For years, Aunty Barb Nicholson has sat with Aboriginal prison inmates, listening to their stories. As the 12th volume of their poetry is published, she reflects on a project that has changed lives.
Words Ryan Butta
Photography Rachael Tagg
Galah is highlighting remarkable community work in rural and regional Australia in a series made possible by our partnership with Westfund, a not-for-profit health fund with a 140-year history in rural Australia.
IN the early 1980s, Aunty Barb Nicholson was living in a small town outside
Newcastle, New South Wales.
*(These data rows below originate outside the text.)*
`src/rtl/core/cdq_pkg.sv`:
```
// Shared types and constants for the circular deque core.
// Used by the channel interfaces, the controller, the datapath and the top level.
// Depends on nothing.
`default_nettype none

package cdq_pkg;

  // Fixed field widths of the request, response and configuration beats.
  localparam int OPCODE_W = 3;
  localparam int VALUE_W  = 32;
  localparam int CAP_W    = 5;

  // Defaults for the top-level parameters.
  localparam int DEPTH_DEFAULT      = 16;
  localparam int DATA_WIDTH_DEFAULT = 32;

  // Capacity register value after reset.
  localparam logic [CAP_W-1:0] CAP_RESET = 5'd16;

  // Request opcodes.
  localparam logic [OPCODE_W-1:0] OP_INS_FRONT = 3'd0;
  localparam logic [OPCODE_W-1:0] OP_INS_BACK  = 3'd1;
  localparam logic [OPCODE_W-1:0] OP_DEL_FRONT = 3'd2;
  localparam logic [OPCODE_W-1:0] OP_DEL_BACK  = 3'd3;
  localparam logic [OPCODE_W-1:0] OP_PEEK      = 3'd4;

  // Commands from the controller to the datapath.
  typedef struct packed {
    logic take_item;  // latch the request beat
    logic update;     // apply the operation to pointers, count and storage
    logic capture;    // load the response register from the read data
    logic cfg_write;  // write the capacity register and empty the deque
  } cdq_cmd_t;

endpackage

`default_nettype wire

```
`src/rtl/core/cdq_in_if.sv`:
```
// Request channel of the circular deque: valid, ready, opcode and value.
// Depends on cdq_pkg for the field widths.
`default_nettype none

interface cdq_in_if;
  logic                                  valid;
  logic                                  ready;
  logic [cdq_pkg::OPCODE_W-1:0]          opcode;
  logic signed [cdq_pkg::VALUE_W-1:0]    item_value;

  modport source (output valid, output opcode, output item_value, input ready);
  modport sink   (input valid, input opcode, input item_value, output ready);
endinterface

`default_nettype wire

```
`src/rtl/core/cdq_out_if.sv`:
```
// Response channel of the circular deque: valid, ready and the result fields.
// Depends on cdq_pkg for the field widths.
`default_nettype none

interface cdq_out_if;
  logic                               valid;
  logic                               ready;
  logic                               accepted;
  logic signed [cdq_pkg::VALUE_W-1:0] front_value;
  logic signed [cdq_pkg::VALUE_W-1:0] rear_value;
  logic                               is_empty;
  logic                               is_full;

  modport source (output valid, output accepted, output front_value, output rear_value,
                  output is_empty, output is_full, input ready);
  modport sink   (input valid, input accepted, input front_value, input rear_value,
                  input is_empty, input is_full, output ready);
endinterface

`default_nettype wire

```
`src/rtl/core/cdq_cfg_if.sv`:
```
// Configuration write channel of the circular deque: valid, ready and capacity.
// Depends on cdq_pkg for the field width.
`default_nettype none

interface cdq_cfg_if;
  logic                       valid;
  logic                       ready;
  logic [cdq_pkg::CAP_W-1:0]  active_capacity;

  modport source (output valid, output active_capacity, input ready);
  modport sink   (input valid, input active_capacity, output ready);
endinterface

`default_nettype wire

```
`src/rtl/core/cdq_ram.sv`:
```
// Generic RAM: one write port and two read ports with registered read data.
// Depends on nothing.
`default_nettype none

module cdq_ram #(
  parameter int WIDTH = 32,
  parameter int DEPTH = 16
) (
  input  wire logic                                 clk,
  input  wire logic                                 we,
  input  wire logic [(DEPTH > 1 ? $clog2(DEPTH) : 1)-1:0] waddr,
  input  wire logic [WIDTH-1:0]                     wdata,
  input  wire logic [(DEPTH > 1 ? $clog2(DEPTH) : 1)-1:0] raddr_a,
  input  wire logic [(DEPTH > 1 ? $clog2(DEPTH) : 1)-1:0] raddr_b,
  output logic      [WIDTH-1:0]                     rdata_a,
  output logic      [WIDTH-1:0]                     rdata_b
);

  logic [WIDTH-1:0] mem [DEPTH];

  // Write port.
  always_ff @(posedge clk) begin
    if (we) begin
      mem[waddr] <= wdata;
    end
  end

  // Registered read ports.
  always_ff @(posedge clk) begin
    rdata_a <= mem[raddr_a];
    rdata_b <= mem[raddr_b];
  end

endmodule

`default_nettype wire

```
`src/rtl/core/cdq_ctrl.sv`:
```
// Controller of the circular deque: sequences each request through update,
// read and response capture, and owns the response valid flag.
// Depends on cdq_pkg for the command struct.
`default_nettype none

module cdq_ctrl (
  input  wire logic              clk,
  input  wire logic              rst,
  input  wire logic              in_valid,
  output logic                   in_ready,
  input  wire logic              out_ready,
  output logic                   out_valid,
  input  wire logic              cfg_valid,
  output logic                   cfg_ready,
  output cdq_pkg::cdq_cmd_t      cmd
);

  localparam logic [1:0] S_IDLE   = 2'd0;
  localparam logic [1:0] S_UPDATE = 2'd1;
  localparam logic [1:0] S_READ   = 2'd2;
  localparam logic [1:0] S_LOAD   = 2'd3;

  logic [1:0] state;
  logic [1:0] state_next;
  logic       out_free;

  // The response register can take a new beat when empty or being drained.
  assign out_free  = !out_valid || out_ready;
  assign in_ready  = (state == S_IDLE);
  assign cfg_ready = 1'b1;

  // Commands to the datapath.
  always_comb begin
    cmd           = '0;
    cmd.take_item = in_valid && (state == S_IDLE);
    cmd.update    = (state == S_UPDATE);
    cmd.capture   = (state == S_LOAD) && out_free;
    cmd.cfg_write = cfg_valid;
  end

  // Next-state logic.
  always_comb begin
    state_next = state;
    unique case (state)
      S_IDLE: begin
        if (in_valid) begin
          state_next = S_UPDATE;
        end
      end
      S_UPDATE: begin
        state_next = S_READ;
      end
      S_READ: begin
        state_next = S_LOAD;
      end
      S_LOAD: begin
        if (out_free) begin
          state_next = S_IDLE;
        end
      end
      default: begin
        state_next = S_IDLE;
      end
    endcase
  end

  // State and response valid registers.
  always_ff @(posedge clk) begin
    if (rst) begin
      state     <= S_IDLE;
      out_valid <= 1'b0;
    end else begin
      state <= state_next;
      if (cmd.capture) begin
        out_valid <= 1'b1;
      end else if (out_ready) begin
        out_valid <= 1'b0;
      end
    end
  end

endmodule

`default_nettype wire

```
`src/rtl/core/cdq_datapath.sv`:
```
// Datapath of the circular deque: capacity register, head and tail pointers,
// entry count, ring storage and the response register.
// Depends on cdq_pkg and cdq_ram.
`default_nettype none

module cdq_datapath #(
  parameter int DEPTH      = cdq_pkg::DEPTH_DEFAULT,
  parameter int DATA_WIDTH = cdq_pkg::DATA_WIDTH_DEFAULT
) (
  input  wire logic                               clk,
  input  wire logic                               rst,
  input  wire cdq_pkg::cdq_cmd_t                  cmd,
  input  wire logic [cdq_pkg::OPCODE_W-1:0]       opcode,
  input  wire logic [cdq_pkg::VALUE_W-1:0]        item_value,
  input  wire logic [cdq_pkg::CAP_W-1:0]          active_capacity,
  output logic                                    accepted,
  output logic [cdq_pkg::VALUE_W-1:0]             front_value,
  output logic [cdq_pkg::VALUE_W-1:0]             rear_value,
  output logic                                    is_empty,
  output logic                                    is_full
);

  localparam int PTR_W = (DEPTH > 1) ? $clog2(DEPTH) : 1;
  localparam int CNT_W = $clog2(DEPTH + 1);
  localparam logic [cdq_pkg::VALUE_W-1:0] EMPTY_WORD =
    cdq_pkg::VALUE_W'({DATA_WIDTH{1'b1}});

  logic [cdq_pkg::CAP_W-1:0]    cap;
  logic [CNT_W-1:0]             eff_cap;
  logic [PTR_W-1:0]             head;
  logic [PTR_W-1:0]             head_next;
  logic [PTR_W-1:0]             tail;
  logic [PTR_W-1:0]             tail_next;
  logic [CNT_W-1:0]             count;
  logic [CNT_W-1:0]             count_next;
  logic [cdq_pkg::OPCODE_W-1:0] op;
  logic [cdq_pkg::VALUE_W-1:0]  value;
  logic                         ok;
  logic                         ok_next;
  logic                         wr_en;
  logic [PTR_W-1:0]             wr_addr;
  logic [DATA_WIDTH-1:0]        rd_front;
  logic [DATA_WIDTH-1:0]        rd_rear;
  logic                         has_room;
  logic                         has_entry;
  logic                         empty_now;

  // Step a slot forward, wrapping at the effective capacity.
  function automatic logic [PTR_W-1:0] slot_inc(input logic [PTR_W-1:0] p,
                                                input logic [CNT_W-1:0] c);
    logic [CNT_W-1:0] p1;
    p1 = CNT_W'(p) + CNT_W'(1);
    return (p1 >= c) ? '0 : PTR_W'(p1);
  endfunction

  // Step a slot backward, wrapping at the effective capacity.
  function automatic logic [PTR_W-1:0] slot_dec(input logic [PTR_W-1:0] p,
                                                input logic [CNT_W-1:0] c);
    logic [CNT_W-1:0] pe;
    pe = CNT_W'(p);
    return (pe == '0 || pe >= c) ? PTR_W'(c - CNT_W'(1)) : PTR_W'(pe - CNT_W'(1));
  endfunction

  // Effective capacity: zero acts as one, anything above the depth as the depth.
  always_comb begin
    if (cap == '0) begin
      eff_cap = CNT_W'(1);
    end else if (32'(cap) > 32'(DEPTH)) begin
      eff_cap = CNT_W'(DEPTH);
    end else begin
      eff_cap = CNT_W'(cap);
    end
  end

  assign has_room  = (count < eff_cap);
  assign has_entry = (count != '0);

  // Operation decode: new pointers, count and the storage write.
  always_comb begin
    head_next  = head;
    tail_next  = tail;
    count_next = count;
    ok_next    = 1'b0;
    wr_en      = 1'b0;
    wr_addr    = head;
    unique case (op)
      cdq_pkg::OP_INS_FRONT: begin
        if (has_room) begin
          wr_en      = 1'b1;
          wr_addr    = head;
          head_next  = slot_dec(head, eff_cap);
          count_next = count + CNT_W'(1);
          ok_next    = 1'b1;
        end
      end
      cdq_pkg::OP_INS_BACK: begin
        if (has_room) begin
          wr_en      = 1'b1;
          wr_addr    = slot_inc(tail, eff_cap);
          tail_next  = slot_inc(tail, eff_cap);
          count_next = count + CNT_W'(1);
          ok_next    = 1'b1;
        end
      end
      cdq_pkg::OP_DEL_FRONT: begin
        if (has_entry) begin
          head_next  = slot_inc(head, eff_cap);
          count_next = count - CNT_W'(1);
          ok_next    = 1'b1;
        end
      end
      cdq_pkg::OP_DEL_BACK: begin
        if (has_entry) begin
          tail_next  = slot_dec(tail, eff_cap);
          count_next = count - CNT_W'(1);
          ok_next    = 1'b1;
        end
      end
      cdq_pkg::OP_PEEK: begin
        ok_next = 1'b1;
      end
      default: begin
        ok_next = 1'b0;
      end
    endcase
  end

  // Capacity, pointers and count. A capacity write empties the deque.
  always_ff @(posedge clk) begin
    if (rst) begin
      cap   <= cdq_pkg::CAP_RESET;
      head  <= '0;
      tail  <= '0;
      count <= '0;
    end else if (cmd.cfg_write) begin
      cap   <= active_capacity;
      head  <= '0;
      tail  <= '0;
      count <= '0;
    end else if (cmd.update) begin
      head  <= head_next;
      tail  <= tail_next;
      count <= count_next;
    end
  end

  // Request beat and operation outcome.
  always_ff @(posedge clk) begin
    if (cmd.take_item) begin
      op    <= opcode;
      value <= item_value;
    end
    if (cmd.update) begin
      ok <= ok_next;
    end
  end

  // Ring storage; the reads follow the pointers after the update.
  cdq_ram #(
    .WIDTH (DATA_WIDTH),
    .DEPTH (DEPTH)
  ) u_ram (
    .clk     (clk),
    .we      (cmd.update && wr_en),
    .waddr   (wr_addr),
    .wdata   (DATA_WIDTH'(value)),
    .raddr_a (slot_inc(head, eff_cap)),
    .raddr_b (tail),
    .rdata_a (rd_front),
    .rdata_b (rd_rear)
  );

  assign empty_now = (count == '0);

  // Response register.
  always_ff @(posedge clk) begin
    if (cmd.capture) begin
      accepted    <= ok;
      front_value <= empty_now ? EMPTY_WORD : cdq_pkg::VALUE_W'(rd_front);
      rear_value  <= empty_now ? EMPTY_WORD : cdq_pkg::VALUE_W'(rd_rear);
      is_empty    <= empty_now;
      is_full     <= (count == eff_cap);
    end
  end

endmodule

`default_nettype wire

```
`src/rtl/core/circular_deque_core.sv`:
```
// Circular deque core: top level joining the controller and the datapath.
// Depends on cdq_pkg, the channel interfaces, cdq_ctrl, cdq_datapath and cdq_ram.
//
// A double-ended ring buffer of up to DEPTH entries of DATA_WIDTH bits, of
// which the capacity register enables 1 to DEPTH slots (0 acts as 1). Every
// request beat (insert front, insert back, delete front, delete back, peek)
// yields exactly one response beat with the success flag, the first and last
// entries after the operation (all ones when empty) and the empty and full
// flags. Requests are handled one at a time: the accepting edge latches the
// request, then the pointers are updated and the storage written, the ring
// memory performs its registered read at the new front and rear slots, and
// the response register is loaded once it is free to take the beat. No new
// request is taken before the previous one has reached the response register.
// The response register lets the next request be accepted while a response
// is still waiting. A capacity write empties the deque and must only be made
// while the block is idle. No clearing pass follows reset.
`default_nettype none

module circular_deque_core #(
  parameter int DEPTH      = cdq_pkg::DEPTH_DEFAULT,
  parameter int DATA_WIDTH = cdq_pkg::DATA_WIDTH_DEFAULT
) (
  input wire logic   clk,
  input wire logic   rst,
  cdq_in_if.sink     req,
  cdq_out_if.source  rsp,
  cdq_cfg_if.sink    cfg
);

  cdq_pkg::cdq_cmd_t            cmd;
  logic [cdq_pkg::VALUE_W-1:0]  front_bits;
  logic [cdq_pkg::VALUE_W-1:0]  rear_bits;

  // Sequencer.
  cdq_ctrl u_ctrl (
    .clk       (clk),
    .rst       (rst),
    .in_valid  (req.valid),
    .in_ready  (req.ready),
    .out_ready (rsp.ready),
    .out_valid (rsp.valid),
    .cfg_valid (cfg.valid),
    .cfg_ready (cfg.ready),
    .cmd       (cmd)
  );

  // Pointers, storage and response register.
  cdq_datapath #(
    .DEPTH      (DEPTH),
    .DATA_WIDTH (DATA_WIDTH)
  ) u_datapath (
    .clk             (clk),
    .rst             (rst),
    .cmd             (cmd),
    .opcode          (req.opcode),
    .item_value      (req.item_value),
    .active_capacity (cfg.active_capacity),
    .accepted        (rsp.accepted),
    .front_value     (front_bits),
    .rear_value      (rear_bits),
    .is_empty        (rsp.is_empty),
    .is_full         (rsp.is_full)
  );

  assign rsp.front_value = $signed(front_bits);
  assign rsp.rear_value  = $signed(rear_bits);

endmodule

`default_nettype wire

```
`src/flat_wrapper.sv`:
```
// flat-port wrapper written by rule: the top's interface ports become plain ports
module circular_deque_core_flat 
#(
  parameter int DEPTH      = cdq_pkg::DEPTH_DEFAULT,
  parameter int DATA_WIDTH = cdq_pkg::DATA_WIDTH_DEFAULT
)
  (clk, rst, req_valid, req_opcode, req_item_value, req_ready, rsp_valid, rsp_accepted, rsp_front_value, rsp_rear_value, rsp_is_empty, rsp_is_full, rsp_ready, cfg_valid, cfg_active_capacity, cfg_ready);
  cdq_in_if req_i ();
  cdq_out_if rsp_i ();
  cdq_cfg_if cfg_i ();
  input wire logic clk;
  input wire logic rst;
  input wire logic [$bits(req_i.valid)-1:0] req_valid;
  input wire logic [$bits(req_i.opcode)-1:0] req_opcode;
  input wire logic [$bits(req_i.item_value)-1:0] req_item_value;
  output wire logic [$bits(req_i.ready)-1:0] req_ready;
  output wire logic [$bits(rsp_i.valid)-1:0] rsp_valid;
  output wire logic [$bits(rsp_i.accepted)-1:0] rsp_accepted;
  output wire logic [$bits(rsp_i.front_value)-1:0] rsp_front_value;
  output wire logic [$bits(rsp_i.rear_value)-1:0] rsp_rear_value;
  output wire logic [$bits(rsp_i.is_empty)-1:0] rsp_is_empty;
  output wire logic [$bits(rsp_i.is_full)-1:0] rsp_is_full;
  input wire logic [$bits(rsp_i.ready)-1:0] rsp_ready;
  input wire logic [$bits(cfg_i.valid)-1:0] cfg_valid;
  input wire logic [$bits(cfg_i.active_capacity)-1:0] cfg_active_capacity;
  output wire logic [$bits(cfg_i.ready)-1:0] cfg_ready;
  assign req_i.valid = req_valid;
  assign req_i.opcode = req_opcode;
  assign req_i.item_value = req_item_value;
  assign req_ready = req_i.ready;
  assign rsp_valid = rsp_i.valid;
  assign rsp_accepted = rsp_i.accepted;
  assign rsp_front_value = rsp_i.front_value;
  assign rsp_rear_value = rsp_i.rear_value;
  assign rsp_is_empty = rsp_i.is_empty;
  assign rsp_is_full = rsp_i.is_full;
  assign rsp_i.ready = rsp_ready;
  assign cfg_i.valid = cfg_valid;
  assign cfg_i.active_capacity = cfg_active_capacity;
  assign cfg_ready = cfg_i.ready;
  circular_deque_core #(.DEPTH(DEPTH), .DATA_WIDTH(DATA_WIDTH)) u_core (.clk(clk), .rst(rst), .req(req_i), .rsp(rsp_i), .cfg(cfg_i));
endmodule
```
She describes it as a place where “you had to be there for five years before anyone nodded hello to you, and 10 years before they knew your name.”
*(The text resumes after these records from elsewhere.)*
File: config.mk
export PLATFORM = sky130hd
export DESIGN_NAME = lxfc_track
export DESIGN_NICKNAME = d
export VERILOG_FILES = /design/src/hdl/lxfc_pkg.sv /design/src/hdl/lxfc_track.sv
export SDC_FILE = /design/constraint.sdc
export NUM_CORES = 1
export LEC_CHECK = 0
export ABC_AREA = 1
export BUFFER_PORTS_ARGS = -buffer_cell sky130_fd_sc_hd__buf_2
export CORE_AREA = 5 5 92 94
export DETAILED_ROUTE_END_ITERATION = 10
export DIE_AREA = 0 0 97 99
export PLACE_DENSITY = 0.75
export SLEW_MARGIN = 30
export SYNTH_ARGS = -nofsm -noshare
export SYNTH_HDL_FRONTEND = slang
export SYNTH_SLANG_ARGS = --single-unit
File: constraint.sdc
create_clock -name clk_i -period 2.2 [get_ports clk_i]
set_clock_uncertainty 0.15 [all_clocks]
set_input_delay 0.22 -clock clk_i [delete_from_list [all_inputs] [get_ports clk_i]]
set_output_delay 0.22 -clock clk_i [all_outputs]
set_load 0.01 [all_outputs]
`src/svmc_pkg.sv`:
```
// Shared types, constants and sector tables for the space vector compare block.
// Depends on nothing; every other file of the block imports it.
package svmc_pkg;

  localparam logic [14:0] DRIVE_MAX  = 15'd28378;
  localparam logic [16:0] PI3        = 17'd68629;
  localparam logic [16:0] ONE_DEG    = 17'd1144;
  localparam logic [16:0] DEG_HI     = 17'd67485;
  localparam logic [16:0] SIN_C1     = 17'd83443;
  localparam logic [14:0] SIN_C2     = 15'd26561;
  localparam logic [15:0] HALF_RESET = 16'd4000;

  typedef enum logic [1:0] {
    REG_HALF  = 2'd0,
    REG_DEAD  = 2'd1,
    REG_NOISE = 2'd2
  } cfg_reg_t;

  typedef struct packed {
    logic [2:0]  sector;
    logic [16:0] xa;
    logic [16:0] xb;
  } svmc_side_t;

  typedef struct packed {
    logic [2:0]  sector;
    logic [30:0] tnh;
    logic [31:0] ta;
    logic [31:0] tb;
  } svmc_tim_t;

  typedef struct packed {
    logic [2:0]  sector;
    logic [1:0]  phase_b;
    logic [1:0]  phase_a;
    logic        rising;
    logic [15:0] adc;
    logic [15:0] p3;
    logic [15:0] p2;
    logic [15:0] p1;
  } svmc_res_t;

  // Sources of t1..t3, packed {t3, t2, t1}: 0 tn_half, 1 ton1, 2 ton2, 3 ton3.
  function automatic logic [5:0] sec_src(input logic [2:0] s);
    logic [5:0] r;
    unique case (s)
      3'd0:    r = {2'd3, 2'd1, 2'd0};
      3'd1:    r = {2'd3, 2'd0, 2'd2};
      3'd2:    r = {2'd1, 2'd0, 2'd3};
      3'd3:    r = {2'd0, 2'd2, 2'd3};
      3'd4:    r = {2'd0, 2'd3, 2'd1};
      default: r = {2'd2, 2'd3, 2'd0};
    endcase
    return r;
  endfunction

  // Sampled phases, packed {b, a}.
  function automatic logic [3:0] sec_phase(input logic [2:0] s);
    logic [3:0] r;
    unique case (s)
      3'd0, 3'd1: r = {2'd1, 2'd0};
      3'd2, 3'd3: r = {2'd2, 2'd1};
      default:    r = {2'd2, 2'd0};
    endcase
    return r;
  endfunction

  // Positions of x and y among t1..t3, packed {y, x}.
  function automatic logic [3:0] sec_xy(input logic [2:0] s);
    logic [3:0] r;
    unique case (s)
      3'd0:    r = {2'd1, 2'd0};
      3'd1:    r = {2'd0, 2'd1};
      3'd2:    r = {2'd2, 2'd1};
      3'd3:    r = {2'd1, 2'd2};
      3'd4:    r = {2'd0, 2'd2};
      default: r = {2'd2, 2'd0};
    endcase
    return r;
  endfunction

endpackage

```
`src/svmc_isqrt.sv`:
```
// Sixteen stage pipelined integer square root of a 32 bit value, one root bit per stage.
// Carries the angle sideband alongside; depends on svmc_pkg.
module svmc_isqrt (
  input  logic                   clk,
  input  logic                   rst,
  input  logic                   ce,
  input  logic                   in_valid,
  input  logic [31:0]            in_sum,
  input  svmc_pkg::svmc_side_t   in_side,
  output logic                   out_valid,
  output logic [15:0]            out_root,
  output svmc_pkg::svmc_side_t   out_side
);
  import svmc_pkg::*;

  logic [19:0]  rem_q  [16];
  logic [15:0]  root_q [16];
  logic [31:0]  num_q  [16];
  svmc_side_t   side_q [16];
  logic         vld_q  [16];

  for (genvar i = 0; i < 16; i++) begin : g_stage
    logic [19:0] rem_i;
    logic [15:0] root_i;
    logic [31:0] num_i;
    svmc_side_t  side_i;
    logic        v_i;
    logic [19:0] cand;
    logic [19:0] trial;

    if (i == 0) begin : g_first
      assign rem_i  = '0;
      assign root_i = '0;
      assign num_i  = in_sum;
      assign side_i = in_side;
      assign v_i    = in_valid;
    end else begin : g_rest
      assign rem_i  = rem_q[i-1];
      assign root_i = root_q[i-1];
      assign num_i  = num_q[i-1];
      assign side_i = side_q[i-1];
      assign v_i    = vld_q[i-1];
    end

    assign cand  = {rem_i[17:0], num_i[31:30]};
    assign trial = {2'b00, root_i, 2'b01};

    always_ff @(posedge clk) begin
      if (rst) begin
        vld_q[i] <= 1'b0;
      end else if (ce) begin
        vld_q[i] <= v_i;
      end
    end

    always_ff @(posedge clk) begin
      if (ce) begin
        if (cand >= trial) begin
          rem_q[i]  <= cand - trial;
          root_q[i] <= {root_i[14:0], 1'b1};
        end else begin
          rem_q[i]  <= cand;
          root_q[i] <= {root_i[14:0], 1'b0};
        end
        num_q[i]  <= {num_i[29:0], 2'b00};
        side_q[i] <= side_i;
      end
    end
  end

  assign out_valid = vld_q[15];
  assign out_root  = root_q[15];
  assign out_side  = side_q[15];

endmodule

```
Unemployed, recently separated and grieving the loss of her mother, she needed to make a change. Approaching her 50th birthday, she thought, “I’ve got to go to work or I’ve got to go to school, or I’ll go mad.”
One day, one of the few friends she had made in town invited her to take a trip. The pair ended up at the University of Newcastle, where Aunty Barb followed her friend down a long, dark corridor. Before she knew what was happening, Aunty Barb was pushed through a door. As she heard the door close behind her, she realised she had walked straight into a trap. A trap that would alter the course of her life.
I meet Aunty Barb at her house in Port Kembla, not far from where she was born and raised on the Aboriginal reserve at Kemblawarra in the Depression years of the 1930s. Port Kembla is Wadi Wadi country and Aunty Barb is a Wadi Wadi elder.
The house sits on a sloping block, stairs leading up to the front door. Any questions I have about how the 89-year-old navigates the steps each day are dispelled when Aunty Barb comes to the door. She is all energy and verve. Inside, the
walls are lined with Indigenous art; a carved wooden snake guards the door through to the kitchen. Her TV cabinet is stacked high with DVDs and CDs. Neil Diamond’s Love at the Greek occupies a prominent place.
Aunty Barb laughs about the “trap” set for her all those years ago: she left the university that day enrolled in the Open Foundation course for mature-age students. The trap was her friend’s response to Aunty Barb’s “whinging about wanting to go back to school”.
Eventually, Aunty Barb graduated with an arts degree: a triple major in English literature, philosophy and linguistics. Not satisfied, she moved to Sydney and took up a position at the University of New South Wales, where she completed a master’s degree.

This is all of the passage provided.